## Requirement
The required result is a copy of each line below in which "placement" appears.
=== Records for the task ===
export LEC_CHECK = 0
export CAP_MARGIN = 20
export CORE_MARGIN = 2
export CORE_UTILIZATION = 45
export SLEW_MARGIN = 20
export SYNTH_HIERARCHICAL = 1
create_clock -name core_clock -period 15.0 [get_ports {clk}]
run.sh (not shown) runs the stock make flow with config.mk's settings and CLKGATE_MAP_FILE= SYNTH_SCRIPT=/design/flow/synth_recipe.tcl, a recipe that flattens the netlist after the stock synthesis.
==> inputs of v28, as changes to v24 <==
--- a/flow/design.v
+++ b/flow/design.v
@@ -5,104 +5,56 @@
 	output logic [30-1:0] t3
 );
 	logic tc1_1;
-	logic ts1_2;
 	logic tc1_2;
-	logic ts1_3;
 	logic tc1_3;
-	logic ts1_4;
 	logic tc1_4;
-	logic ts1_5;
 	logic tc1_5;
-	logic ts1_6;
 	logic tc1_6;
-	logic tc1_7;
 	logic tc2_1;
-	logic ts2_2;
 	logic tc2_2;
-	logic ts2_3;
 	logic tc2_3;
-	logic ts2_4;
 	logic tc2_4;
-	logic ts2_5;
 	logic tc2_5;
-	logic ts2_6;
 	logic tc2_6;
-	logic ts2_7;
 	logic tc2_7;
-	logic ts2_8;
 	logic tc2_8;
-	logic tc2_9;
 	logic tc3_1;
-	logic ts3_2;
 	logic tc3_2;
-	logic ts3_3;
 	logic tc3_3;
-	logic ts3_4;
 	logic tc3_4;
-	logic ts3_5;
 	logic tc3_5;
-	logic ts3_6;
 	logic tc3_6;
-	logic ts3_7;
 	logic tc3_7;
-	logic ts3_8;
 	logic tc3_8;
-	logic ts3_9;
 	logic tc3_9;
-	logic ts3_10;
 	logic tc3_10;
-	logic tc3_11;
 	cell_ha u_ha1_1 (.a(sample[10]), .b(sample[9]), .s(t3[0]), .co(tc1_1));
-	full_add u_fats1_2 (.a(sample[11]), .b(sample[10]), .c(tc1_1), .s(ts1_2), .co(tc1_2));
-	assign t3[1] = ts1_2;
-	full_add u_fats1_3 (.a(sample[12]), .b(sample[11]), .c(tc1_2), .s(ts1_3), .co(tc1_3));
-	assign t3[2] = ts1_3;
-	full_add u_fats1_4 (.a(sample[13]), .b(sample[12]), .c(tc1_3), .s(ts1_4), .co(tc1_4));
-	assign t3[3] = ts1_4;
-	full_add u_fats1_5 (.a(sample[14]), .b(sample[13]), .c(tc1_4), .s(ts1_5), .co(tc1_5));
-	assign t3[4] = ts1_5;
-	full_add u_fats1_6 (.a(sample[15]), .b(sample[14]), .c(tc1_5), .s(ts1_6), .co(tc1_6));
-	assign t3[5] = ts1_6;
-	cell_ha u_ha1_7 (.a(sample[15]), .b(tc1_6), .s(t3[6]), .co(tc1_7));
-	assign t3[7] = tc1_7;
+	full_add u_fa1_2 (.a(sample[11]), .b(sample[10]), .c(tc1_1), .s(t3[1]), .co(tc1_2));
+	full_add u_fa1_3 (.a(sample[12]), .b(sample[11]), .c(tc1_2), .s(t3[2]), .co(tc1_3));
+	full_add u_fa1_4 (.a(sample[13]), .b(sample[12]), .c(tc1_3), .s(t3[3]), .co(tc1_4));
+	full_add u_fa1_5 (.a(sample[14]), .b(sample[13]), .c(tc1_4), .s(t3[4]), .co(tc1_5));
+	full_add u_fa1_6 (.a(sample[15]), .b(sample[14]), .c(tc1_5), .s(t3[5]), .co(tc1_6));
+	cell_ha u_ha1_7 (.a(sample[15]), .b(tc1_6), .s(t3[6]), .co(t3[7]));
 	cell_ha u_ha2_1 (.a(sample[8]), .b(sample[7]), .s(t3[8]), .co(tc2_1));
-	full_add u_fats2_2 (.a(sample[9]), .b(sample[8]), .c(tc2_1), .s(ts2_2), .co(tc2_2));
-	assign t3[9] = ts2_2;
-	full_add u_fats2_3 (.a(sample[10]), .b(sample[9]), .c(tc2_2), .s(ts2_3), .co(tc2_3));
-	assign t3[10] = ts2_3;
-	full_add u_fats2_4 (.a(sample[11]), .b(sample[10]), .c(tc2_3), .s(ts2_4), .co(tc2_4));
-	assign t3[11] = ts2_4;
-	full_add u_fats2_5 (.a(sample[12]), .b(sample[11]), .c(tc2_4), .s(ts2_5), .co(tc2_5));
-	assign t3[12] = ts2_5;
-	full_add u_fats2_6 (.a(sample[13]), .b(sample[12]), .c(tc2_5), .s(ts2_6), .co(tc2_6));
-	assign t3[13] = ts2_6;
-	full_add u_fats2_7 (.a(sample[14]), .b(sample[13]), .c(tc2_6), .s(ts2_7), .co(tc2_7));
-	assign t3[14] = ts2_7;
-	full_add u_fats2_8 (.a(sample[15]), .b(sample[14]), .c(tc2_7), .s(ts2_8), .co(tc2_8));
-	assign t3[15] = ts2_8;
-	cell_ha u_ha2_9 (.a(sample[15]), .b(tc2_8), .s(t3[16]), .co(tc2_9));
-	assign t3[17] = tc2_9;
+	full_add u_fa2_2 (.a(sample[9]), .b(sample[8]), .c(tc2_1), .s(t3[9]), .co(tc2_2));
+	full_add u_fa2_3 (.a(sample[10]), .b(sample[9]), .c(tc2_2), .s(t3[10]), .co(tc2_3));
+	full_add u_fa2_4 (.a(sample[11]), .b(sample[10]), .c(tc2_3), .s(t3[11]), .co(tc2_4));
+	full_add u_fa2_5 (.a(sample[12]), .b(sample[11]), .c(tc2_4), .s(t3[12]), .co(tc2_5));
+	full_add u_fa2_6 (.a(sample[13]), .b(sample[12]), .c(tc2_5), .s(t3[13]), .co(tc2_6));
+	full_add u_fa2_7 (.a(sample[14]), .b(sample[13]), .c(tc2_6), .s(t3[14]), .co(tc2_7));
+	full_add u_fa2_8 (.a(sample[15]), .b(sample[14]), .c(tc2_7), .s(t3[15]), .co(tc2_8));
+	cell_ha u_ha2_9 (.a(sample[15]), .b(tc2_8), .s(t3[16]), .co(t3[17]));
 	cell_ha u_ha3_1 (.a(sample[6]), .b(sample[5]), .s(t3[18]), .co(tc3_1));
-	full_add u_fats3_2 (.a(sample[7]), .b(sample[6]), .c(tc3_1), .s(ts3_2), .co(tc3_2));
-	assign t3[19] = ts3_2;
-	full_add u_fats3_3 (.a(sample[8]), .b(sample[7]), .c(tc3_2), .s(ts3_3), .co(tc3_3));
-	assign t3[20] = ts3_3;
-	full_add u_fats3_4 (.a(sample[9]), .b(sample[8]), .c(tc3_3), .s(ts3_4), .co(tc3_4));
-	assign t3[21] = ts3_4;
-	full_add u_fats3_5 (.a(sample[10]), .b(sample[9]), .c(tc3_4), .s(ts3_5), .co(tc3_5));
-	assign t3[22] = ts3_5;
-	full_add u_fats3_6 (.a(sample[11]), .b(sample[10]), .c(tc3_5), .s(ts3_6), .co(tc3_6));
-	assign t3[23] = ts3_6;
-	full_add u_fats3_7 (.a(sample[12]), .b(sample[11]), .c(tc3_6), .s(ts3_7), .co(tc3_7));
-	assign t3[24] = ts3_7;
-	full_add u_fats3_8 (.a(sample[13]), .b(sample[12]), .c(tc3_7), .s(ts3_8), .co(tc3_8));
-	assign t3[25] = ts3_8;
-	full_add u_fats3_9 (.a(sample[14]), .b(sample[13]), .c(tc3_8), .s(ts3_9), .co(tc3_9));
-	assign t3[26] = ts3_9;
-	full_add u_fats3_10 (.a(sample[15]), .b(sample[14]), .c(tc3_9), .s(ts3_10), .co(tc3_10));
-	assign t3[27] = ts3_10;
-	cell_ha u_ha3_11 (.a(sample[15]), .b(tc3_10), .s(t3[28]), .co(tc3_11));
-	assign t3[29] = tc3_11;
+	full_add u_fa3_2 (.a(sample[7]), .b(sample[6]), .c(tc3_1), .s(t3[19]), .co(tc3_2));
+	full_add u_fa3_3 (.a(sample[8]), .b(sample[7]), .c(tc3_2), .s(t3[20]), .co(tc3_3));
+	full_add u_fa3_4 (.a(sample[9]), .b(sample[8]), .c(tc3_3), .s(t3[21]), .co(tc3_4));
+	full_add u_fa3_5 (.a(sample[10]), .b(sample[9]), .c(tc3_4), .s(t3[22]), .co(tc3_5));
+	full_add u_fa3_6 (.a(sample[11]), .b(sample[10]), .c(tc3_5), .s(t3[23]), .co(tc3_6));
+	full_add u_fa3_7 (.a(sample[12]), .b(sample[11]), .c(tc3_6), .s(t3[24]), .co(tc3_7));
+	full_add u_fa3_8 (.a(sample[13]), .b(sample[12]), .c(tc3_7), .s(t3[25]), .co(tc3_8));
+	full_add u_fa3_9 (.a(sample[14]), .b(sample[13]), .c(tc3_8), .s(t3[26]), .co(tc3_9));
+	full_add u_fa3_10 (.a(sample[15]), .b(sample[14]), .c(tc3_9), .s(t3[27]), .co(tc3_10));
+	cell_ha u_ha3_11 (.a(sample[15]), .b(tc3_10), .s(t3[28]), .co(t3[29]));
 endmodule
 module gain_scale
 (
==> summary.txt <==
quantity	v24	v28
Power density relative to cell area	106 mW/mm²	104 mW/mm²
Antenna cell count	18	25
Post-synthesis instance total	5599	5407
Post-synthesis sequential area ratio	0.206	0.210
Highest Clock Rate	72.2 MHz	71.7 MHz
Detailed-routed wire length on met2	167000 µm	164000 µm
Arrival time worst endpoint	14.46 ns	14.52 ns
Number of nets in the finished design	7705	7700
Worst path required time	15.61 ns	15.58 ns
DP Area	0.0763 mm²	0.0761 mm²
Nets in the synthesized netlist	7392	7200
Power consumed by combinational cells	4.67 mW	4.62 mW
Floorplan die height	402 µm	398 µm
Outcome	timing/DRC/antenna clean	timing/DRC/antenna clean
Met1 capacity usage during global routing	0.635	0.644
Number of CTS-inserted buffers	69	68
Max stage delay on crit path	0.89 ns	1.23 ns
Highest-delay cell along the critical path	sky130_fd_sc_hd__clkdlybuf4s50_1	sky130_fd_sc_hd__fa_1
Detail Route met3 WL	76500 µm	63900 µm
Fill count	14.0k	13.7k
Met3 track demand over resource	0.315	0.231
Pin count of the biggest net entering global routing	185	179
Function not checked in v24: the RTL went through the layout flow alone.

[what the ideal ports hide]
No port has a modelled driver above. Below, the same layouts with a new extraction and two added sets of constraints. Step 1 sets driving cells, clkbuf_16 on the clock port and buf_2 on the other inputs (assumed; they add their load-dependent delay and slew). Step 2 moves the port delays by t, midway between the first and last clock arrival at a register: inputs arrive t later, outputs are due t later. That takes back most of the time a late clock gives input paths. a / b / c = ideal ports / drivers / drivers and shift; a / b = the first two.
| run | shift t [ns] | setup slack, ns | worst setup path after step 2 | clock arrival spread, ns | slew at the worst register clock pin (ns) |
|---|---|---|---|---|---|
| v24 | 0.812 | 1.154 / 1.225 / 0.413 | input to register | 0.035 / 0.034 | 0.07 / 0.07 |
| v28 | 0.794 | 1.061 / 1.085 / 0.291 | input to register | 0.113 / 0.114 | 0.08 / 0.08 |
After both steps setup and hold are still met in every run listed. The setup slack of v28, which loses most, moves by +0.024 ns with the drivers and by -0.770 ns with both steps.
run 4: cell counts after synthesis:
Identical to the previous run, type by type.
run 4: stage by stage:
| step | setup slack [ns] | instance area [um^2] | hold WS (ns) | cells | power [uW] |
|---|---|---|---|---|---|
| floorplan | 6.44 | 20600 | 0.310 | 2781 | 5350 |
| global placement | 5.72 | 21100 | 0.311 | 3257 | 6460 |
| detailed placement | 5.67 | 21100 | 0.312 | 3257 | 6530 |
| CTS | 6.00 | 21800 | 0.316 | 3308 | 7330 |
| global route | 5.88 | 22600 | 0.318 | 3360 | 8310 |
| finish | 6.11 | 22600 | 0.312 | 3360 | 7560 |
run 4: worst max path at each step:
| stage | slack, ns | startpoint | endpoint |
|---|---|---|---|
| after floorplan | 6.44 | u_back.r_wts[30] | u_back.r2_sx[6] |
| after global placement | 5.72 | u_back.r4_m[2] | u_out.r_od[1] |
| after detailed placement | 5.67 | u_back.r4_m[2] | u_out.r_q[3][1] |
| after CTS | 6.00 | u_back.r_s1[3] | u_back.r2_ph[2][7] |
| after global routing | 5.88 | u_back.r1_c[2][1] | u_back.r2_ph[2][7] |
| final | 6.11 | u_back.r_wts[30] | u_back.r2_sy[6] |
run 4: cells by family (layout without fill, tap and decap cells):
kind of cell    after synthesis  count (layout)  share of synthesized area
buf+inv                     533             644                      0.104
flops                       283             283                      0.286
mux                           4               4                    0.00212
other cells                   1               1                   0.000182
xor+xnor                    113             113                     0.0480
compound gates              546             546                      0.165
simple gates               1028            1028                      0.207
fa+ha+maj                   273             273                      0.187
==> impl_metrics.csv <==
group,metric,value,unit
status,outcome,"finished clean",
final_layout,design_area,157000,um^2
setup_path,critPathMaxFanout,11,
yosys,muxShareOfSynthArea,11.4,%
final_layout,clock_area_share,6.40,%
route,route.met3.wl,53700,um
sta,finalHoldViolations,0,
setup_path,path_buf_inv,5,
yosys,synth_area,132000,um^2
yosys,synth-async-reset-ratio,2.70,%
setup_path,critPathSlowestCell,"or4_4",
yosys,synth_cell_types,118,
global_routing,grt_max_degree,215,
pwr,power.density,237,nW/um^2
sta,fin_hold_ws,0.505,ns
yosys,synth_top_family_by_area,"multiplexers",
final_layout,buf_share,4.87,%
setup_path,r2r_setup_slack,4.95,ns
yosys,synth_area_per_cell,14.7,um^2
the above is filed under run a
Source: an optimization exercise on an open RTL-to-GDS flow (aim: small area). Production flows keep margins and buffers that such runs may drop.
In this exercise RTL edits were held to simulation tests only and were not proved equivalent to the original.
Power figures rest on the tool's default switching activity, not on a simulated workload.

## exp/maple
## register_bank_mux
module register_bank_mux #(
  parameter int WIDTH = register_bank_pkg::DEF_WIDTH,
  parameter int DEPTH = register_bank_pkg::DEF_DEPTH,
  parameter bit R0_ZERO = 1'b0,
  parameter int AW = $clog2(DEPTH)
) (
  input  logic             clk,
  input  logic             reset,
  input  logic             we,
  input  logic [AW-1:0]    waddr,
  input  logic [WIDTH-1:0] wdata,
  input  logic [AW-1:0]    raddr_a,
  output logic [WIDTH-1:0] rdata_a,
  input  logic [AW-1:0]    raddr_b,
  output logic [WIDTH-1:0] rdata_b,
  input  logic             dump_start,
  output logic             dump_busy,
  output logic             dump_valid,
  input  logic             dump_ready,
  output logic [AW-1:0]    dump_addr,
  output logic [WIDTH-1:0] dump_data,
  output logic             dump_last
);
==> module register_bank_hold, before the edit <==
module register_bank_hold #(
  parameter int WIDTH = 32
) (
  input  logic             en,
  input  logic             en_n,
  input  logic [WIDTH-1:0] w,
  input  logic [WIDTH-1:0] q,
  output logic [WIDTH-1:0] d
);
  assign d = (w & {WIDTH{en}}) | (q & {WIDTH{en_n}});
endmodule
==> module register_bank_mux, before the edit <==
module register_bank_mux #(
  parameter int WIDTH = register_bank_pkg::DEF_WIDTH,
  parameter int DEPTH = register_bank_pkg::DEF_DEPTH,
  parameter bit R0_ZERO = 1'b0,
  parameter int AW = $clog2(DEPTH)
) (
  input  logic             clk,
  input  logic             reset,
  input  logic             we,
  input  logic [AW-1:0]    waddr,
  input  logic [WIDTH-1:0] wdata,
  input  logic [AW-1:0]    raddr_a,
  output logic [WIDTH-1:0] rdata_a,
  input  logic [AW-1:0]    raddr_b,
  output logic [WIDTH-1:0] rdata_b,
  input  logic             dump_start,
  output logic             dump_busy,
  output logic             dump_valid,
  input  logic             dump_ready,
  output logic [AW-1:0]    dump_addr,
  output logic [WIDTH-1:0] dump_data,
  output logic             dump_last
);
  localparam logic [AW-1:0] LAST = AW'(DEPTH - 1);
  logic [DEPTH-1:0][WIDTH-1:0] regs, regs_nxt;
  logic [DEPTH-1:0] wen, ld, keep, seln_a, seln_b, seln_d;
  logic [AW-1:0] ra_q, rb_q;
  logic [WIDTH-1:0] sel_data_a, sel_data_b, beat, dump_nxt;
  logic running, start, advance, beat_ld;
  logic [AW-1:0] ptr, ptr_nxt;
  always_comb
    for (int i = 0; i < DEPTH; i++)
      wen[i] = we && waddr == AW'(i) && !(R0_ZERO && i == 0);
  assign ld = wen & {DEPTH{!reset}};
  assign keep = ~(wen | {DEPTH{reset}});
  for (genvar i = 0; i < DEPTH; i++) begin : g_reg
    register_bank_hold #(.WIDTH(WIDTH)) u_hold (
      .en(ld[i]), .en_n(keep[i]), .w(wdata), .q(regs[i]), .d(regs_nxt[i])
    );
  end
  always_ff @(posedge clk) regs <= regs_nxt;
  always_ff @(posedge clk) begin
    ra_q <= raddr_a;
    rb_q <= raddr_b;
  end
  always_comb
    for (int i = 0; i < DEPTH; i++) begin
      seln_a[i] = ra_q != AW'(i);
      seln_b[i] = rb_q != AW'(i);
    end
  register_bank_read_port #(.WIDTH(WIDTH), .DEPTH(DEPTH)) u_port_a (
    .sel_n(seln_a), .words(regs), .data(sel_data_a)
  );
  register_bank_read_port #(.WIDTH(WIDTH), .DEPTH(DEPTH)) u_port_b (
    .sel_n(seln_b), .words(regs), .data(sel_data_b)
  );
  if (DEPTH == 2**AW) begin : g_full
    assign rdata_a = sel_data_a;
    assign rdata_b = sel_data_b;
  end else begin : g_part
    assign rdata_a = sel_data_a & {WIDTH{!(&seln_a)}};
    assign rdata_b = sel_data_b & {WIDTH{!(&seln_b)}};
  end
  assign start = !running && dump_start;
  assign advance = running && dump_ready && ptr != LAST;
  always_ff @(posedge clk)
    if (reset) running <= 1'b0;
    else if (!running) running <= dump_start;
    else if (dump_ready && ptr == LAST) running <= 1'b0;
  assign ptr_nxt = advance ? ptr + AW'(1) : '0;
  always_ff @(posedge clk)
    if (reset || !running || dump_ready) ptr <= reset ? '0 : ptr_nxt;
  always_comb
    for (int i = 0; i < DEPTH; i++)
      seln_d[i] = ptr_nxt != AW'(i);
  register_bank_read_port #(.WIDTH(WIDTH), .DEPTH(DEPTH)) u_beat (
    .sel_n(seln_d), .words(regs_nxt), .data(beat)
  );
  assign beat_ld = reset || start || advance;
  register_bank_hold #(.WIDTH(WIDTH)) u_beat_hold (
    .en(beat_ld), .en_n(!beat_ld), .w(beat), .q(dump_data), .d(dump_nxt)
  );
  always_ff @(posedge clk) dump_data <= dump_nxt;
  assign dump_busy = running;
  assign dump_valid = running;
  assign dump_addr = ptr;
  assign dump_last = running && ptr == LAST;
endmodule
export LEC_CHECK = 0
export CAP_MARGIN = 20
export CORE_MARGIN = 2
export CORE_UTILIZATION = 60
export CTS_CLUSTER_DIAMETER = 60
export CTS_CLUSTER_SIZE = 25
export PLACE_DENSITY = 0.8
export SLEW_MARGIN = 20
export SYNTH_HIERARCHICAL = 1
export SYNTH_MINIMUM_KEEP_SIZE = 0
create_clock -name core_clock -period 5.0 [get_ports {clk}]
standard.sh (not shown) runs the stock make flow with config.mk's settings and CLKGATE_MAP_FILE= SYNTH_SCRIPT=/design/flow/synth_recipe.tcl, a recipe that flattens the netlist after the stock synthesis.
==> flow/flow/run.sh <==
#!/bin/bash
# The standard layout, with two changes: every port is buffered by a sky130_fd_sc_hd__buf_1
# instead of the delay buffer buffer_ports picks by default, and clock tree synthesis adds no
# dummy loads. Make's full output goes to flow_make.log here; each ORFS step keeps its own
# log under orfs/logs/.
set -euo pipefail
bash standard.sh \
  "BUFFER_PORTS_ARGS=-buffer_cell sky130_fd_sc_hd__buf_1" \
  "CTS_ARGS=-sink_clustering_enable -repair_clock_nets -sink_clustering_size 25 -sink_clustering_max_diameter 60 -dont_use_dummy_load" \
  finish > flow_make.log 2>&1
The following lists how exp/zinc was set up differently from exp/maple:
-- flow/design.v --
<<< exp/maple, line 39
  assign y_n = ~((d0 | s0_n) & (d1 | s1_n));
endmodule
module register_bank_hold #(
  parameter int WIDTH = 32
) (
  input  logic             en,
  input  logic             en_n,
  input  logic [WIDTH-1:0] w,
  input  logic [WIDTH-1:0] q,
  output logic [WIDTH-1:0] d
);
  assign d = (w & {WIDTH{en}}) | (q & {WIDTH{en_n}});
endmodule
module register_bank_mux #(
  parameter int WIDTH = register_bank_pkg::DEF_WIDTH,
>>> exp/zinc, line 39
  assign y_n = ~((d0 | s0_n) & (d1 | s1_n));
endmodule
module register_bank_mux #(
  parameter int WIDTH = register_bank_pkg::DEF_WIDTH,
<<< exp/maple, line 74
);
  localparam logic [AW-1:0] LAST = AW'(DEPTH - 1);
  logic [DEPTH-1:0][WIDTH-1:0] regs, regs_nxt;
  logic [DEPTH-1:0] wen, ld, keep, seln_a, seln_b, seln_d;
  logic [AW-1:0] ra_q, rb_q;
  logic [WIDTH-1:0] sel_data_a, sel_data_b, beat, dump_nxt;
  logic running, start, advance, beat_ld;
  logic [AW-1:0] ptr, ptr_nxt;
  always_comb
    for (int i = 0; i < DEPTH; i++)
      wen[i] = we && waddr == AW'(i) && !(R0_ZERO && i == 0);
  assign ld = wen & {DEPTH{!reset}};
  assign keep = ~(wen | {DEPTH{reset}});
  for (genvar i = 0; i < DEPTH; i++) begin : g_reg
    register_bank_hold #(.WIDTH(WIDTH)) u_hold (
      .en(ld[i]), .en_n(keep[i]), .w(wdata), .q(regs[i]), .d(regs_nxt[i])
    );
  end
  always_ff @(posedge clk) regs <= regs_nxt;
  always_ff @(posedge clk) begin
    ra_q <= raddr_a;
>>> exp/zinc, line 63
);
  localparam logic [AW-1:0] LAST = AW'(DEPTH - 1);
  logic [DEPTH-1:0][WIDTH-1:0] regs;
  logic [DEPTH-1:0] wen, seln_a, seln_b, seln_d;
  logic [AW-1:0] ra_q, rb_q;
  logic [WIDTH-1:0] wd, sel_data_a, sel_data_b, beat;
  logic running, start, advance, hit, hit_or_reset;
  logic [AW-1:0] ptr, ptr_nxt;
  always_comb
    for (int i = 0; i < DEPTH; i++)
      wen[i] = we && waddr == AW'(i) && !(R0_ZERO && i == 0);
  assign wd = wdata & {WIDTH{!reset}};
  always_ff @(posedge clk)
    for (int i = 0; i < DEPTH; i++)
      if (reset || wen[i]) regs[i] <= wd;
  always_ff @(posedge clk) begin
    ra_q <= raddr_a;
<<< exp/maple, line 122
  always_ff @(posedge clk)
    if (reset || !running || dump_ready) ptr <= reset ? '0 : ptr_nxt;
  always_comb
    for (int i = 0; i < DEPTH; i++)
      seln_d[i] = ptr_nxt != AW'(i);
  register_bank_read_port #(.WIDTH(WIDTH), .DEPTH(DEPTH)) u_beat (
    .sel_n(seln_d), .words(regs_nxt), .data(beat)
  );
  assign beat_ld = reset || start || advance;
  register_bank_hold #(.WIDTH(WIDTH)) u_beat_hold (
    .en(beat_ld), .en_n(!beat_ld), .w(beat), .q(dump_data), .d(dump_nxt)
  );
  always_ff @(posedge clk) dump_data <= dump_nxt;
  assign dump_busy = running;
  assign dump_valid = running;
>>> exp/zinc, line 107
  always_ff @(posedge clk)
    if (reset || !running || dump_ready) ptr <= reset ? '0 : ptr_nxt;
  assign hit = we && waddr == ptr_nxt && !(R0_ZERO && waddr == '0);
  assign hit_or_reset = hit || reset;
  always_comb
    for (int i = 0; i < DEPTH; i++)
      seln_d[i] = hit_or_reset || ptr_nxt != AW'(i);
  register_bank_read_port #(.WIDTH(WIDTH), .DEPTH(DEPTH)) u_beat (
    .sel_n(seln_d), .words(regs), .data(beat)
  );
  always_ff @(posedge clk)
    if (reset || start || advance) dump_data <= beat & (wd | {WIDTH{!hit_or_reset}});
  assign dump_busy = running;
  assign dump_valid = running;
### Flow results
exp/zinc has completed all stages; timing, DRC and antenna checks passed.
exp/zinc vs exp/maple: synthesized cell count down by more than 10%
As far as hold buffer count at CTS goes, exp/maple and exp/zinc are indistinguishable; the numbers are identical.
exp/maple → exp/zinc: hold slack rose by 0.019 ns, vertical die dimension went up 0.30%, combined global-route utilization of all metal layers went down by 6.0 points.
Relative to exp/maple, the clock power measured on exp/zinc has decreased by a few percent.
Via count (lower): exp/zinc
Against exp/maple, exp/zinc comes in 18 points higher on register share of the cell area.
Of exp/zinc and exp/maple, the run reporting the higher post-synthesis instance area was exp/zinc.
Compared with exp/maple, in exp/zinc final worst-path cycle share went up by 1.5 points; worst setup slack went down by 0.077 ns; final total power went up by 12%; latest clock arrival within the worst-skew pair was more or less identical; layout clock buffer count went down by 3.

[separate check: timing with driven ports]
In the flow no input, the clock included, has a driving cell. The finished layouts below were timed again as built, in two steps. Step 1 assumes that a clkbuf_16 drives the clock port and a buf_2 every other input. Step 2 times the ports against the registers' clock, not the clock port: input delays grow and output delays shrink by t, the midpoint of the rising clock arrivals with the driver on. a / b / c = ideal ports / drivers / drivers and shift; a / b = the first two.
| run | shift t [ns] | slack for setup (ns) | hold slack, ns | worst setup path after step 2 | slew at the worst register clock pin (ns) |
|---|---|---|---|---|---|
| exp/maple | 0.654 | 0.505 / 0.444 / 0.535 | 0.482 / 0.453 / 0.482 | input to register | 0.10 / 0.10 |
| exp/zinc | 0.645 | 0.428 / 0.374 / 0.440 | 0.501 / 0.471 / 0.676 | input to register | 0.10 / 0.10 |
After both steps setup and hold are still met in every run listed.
===
## Exercise solution
| global placement | 5.72 | 21100 | 0.311 | 3257 | 6460 |
| detailed placement | 5.67 | 21100 | 0.312 | 3257 | 6530 |
| after global placement | 5.72 | u_back.r4_m[2] | u_out.r_od[1] |
| after detailed placement | 5.67 | u_back.r4_m[2] | u_out.r_q[3][1] |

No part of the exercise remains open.